▶ [Data in this exercise]

===== src/rtl/stepper_axis_driver.sv =====
// Single-axis 4-phase full-step stepper driver with direction-reversal dwell and angle tracking.
// Steps every CLK_DIV cycles while the command holds; reversals pause DWELL_STEPS step periods.
module stepper_axis_driver #(
    parameter int CLK_DIV     = 50000,
    parameter int POS_MAX     = 360,
    parameter int DWELL_STEPS = 4
) (
    input  logic        clk,
    input  logic        rst,
    input  logic        enable,
    input  logic [1:0]  cmd,
    input  logic        pos_load,
    input  logic [15:0] pos_init,
    output logic [3:0]  phase,
    output logic [15:0] pos_actual,
    output logic        step_pulse,
    output logic        moving,
    output logic        load_err
);
    localparam int PW = $clog2(CLK_DIV);
    localparam int DW = $clog2(DWELL_STEPS + 1);

    typedef enum logic [1:0] {S_IDLE, S_RUN, S_DWELL} state_t;

    state_t        state_q, state_d;
    logic [PW-1:0] presc_q, presc_d;
    logic [DW-1:0] dwell_q, dwell_d;
    logic [1:0]    idx_q, idx_d;
    logic [1:0]    dir_q, dir_d;
    logic [15:0]   pos_q, pos_d;
    logic [3:0]    phase_q, phase_d;
    logic          step_q, step_d;
    logic          lerr_q, lerr_d;
    logic          tick;
    logic          cmd_go;

    function automatic logic [3:0] phase_pat(input logic [1:0] i);
        case (i)
            2'd0:    return 4'b0011;
            2'd1:    return 4'b0110;
            2'd2:    return 4'b1100;
            default: return 4'b1001;
        endcase
    endfunction

    assign tick   = (presc_q == PW'(CLK_DIV - 1));
    assign cmd_go = (cmd == 2'b01) || (cmd == 2'b10);

    always_comb begin
        state_d = state_q;
        presc_d = tick ? '0 : presc_q + 1'b1;
        dwell_d = dwell_q;
        idx_d   = idx_q;
        dir_d   = dir_q;
        pos_d   = pos_q;
        step_d  = 1'b0;
        lerr_d  = 1'b0;
        case (state_q)
            S_IDLE: begin
                presc_d = '0;
                if (pos_load) begin
                    if (pos_init < 16'(POS_MAX)) pos_d = pos_init;
                    else                         lerr_d = 1'b1;
                end
                if (enable && cmd_go) begin
                    state_d = S_RUN;
                    dir_d   = cmd;
                end
            end
            S_RUN: begin
                if (!enable || !cmd_go) begin
                    state_d = S_IDLE;
                end else if (cmd != dir_q) begin
                    state_d = S_DWELL;
                    dwell_d = '0;
                end else if (tick) begin
                    step_d = 1'b1;
                    if (dir_q == 2'b10) begin
                        idx_d = idx_q + 2'd1;
                        pos_d = (pos_q == 16'(POS_MAX - 1)) ? 16'd0 : pos_q + 16'd1;
                    end else begin
                        idx_d = idx_q - 2'd1;
                        pos_d = (pos_q == 16'd0) ? 16'(POS_MAX - 1) : pos_q - 16'd1;
                    end
                end
            end
            default: begin
                // Any valid direction at the end of the dwell restarts motion, even the original one.
                if (!enable || !cmd_go) begin
                    state_d = S_IDLE;
                end else if (tick) begin
                    dwell_d = dwell_q + 1'b1;
                    if (dwell_q == DW'(DWELL_STEPS - 1)) begin
                        state_d = S_RUN;
                        dir_d   = cmd;
                    end
                end
            end
        endcase
        if (state_d != state_q) presc_d = '0;
        phase_d = enable ? phase_pat(idx_d) : 4'b0000;
    end

    always_ff @(posedge clk or posedge rst) begin
        if (rst) begin
            state_q <= S_IDLE;
            presc_q <= '0;
            dwell_q <= '0;
            idx_q   <= 2'd0;
            dir_q   <= 2'd0;
            pos_q   <= 16'd0;
            phase_q <= 4'b0000;
            step_q  <= 1'b0;
            lerr_q  <= 1'b0;
        end else begin
            state_q <= state_d;
            presc_q <= presc_d;
            dwell_q <= dwell_d;
            idx_q   <= idx_d;
            dir_q   <= dir_d;
            pos_q   <= pos_d;
            phase_q <= phase_d;
            step_q  <= step_d;
            lerr_q  <= lerr_d;
        end
    end

    assign phase      = phase_q;
    assign pos_actual = pos_q;
    assign step_pulse = step_q;
    assign moving     = (state_q != S_IDLE);
    assign load_err   = lerr_q;

endmodule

▶ [Description of the task]
Retype, in the same exact form, the lines of the material above from the line holding "endfunction" through the line holding "if (pos_init <".

▶ [Expected answer]
    endfunction

    assign tick   = (presc_q == PW'(CLK_DIV - 1));
    assign cmd_go = (cmd == 2'b01) || (cmd == 2'b10);

    always_comb begin
        state_d = state_q;
        presc_d = tick ? '0 : presc_q + 1'b1;
        dwell_d = dwell_q;
        idx_d   = idx_q;
        dir_d   = dir_q;
        pos_d   = pos_q;
        step_d  = 1'b0;
        lerr_d  = 1'b0;
        case (state_q)
            S_IDLE: begin
                presc_d = '0;
                if (pos_load) begin
                    if (pos_init < 16'(POS_MAX)) pos_d = pos_init;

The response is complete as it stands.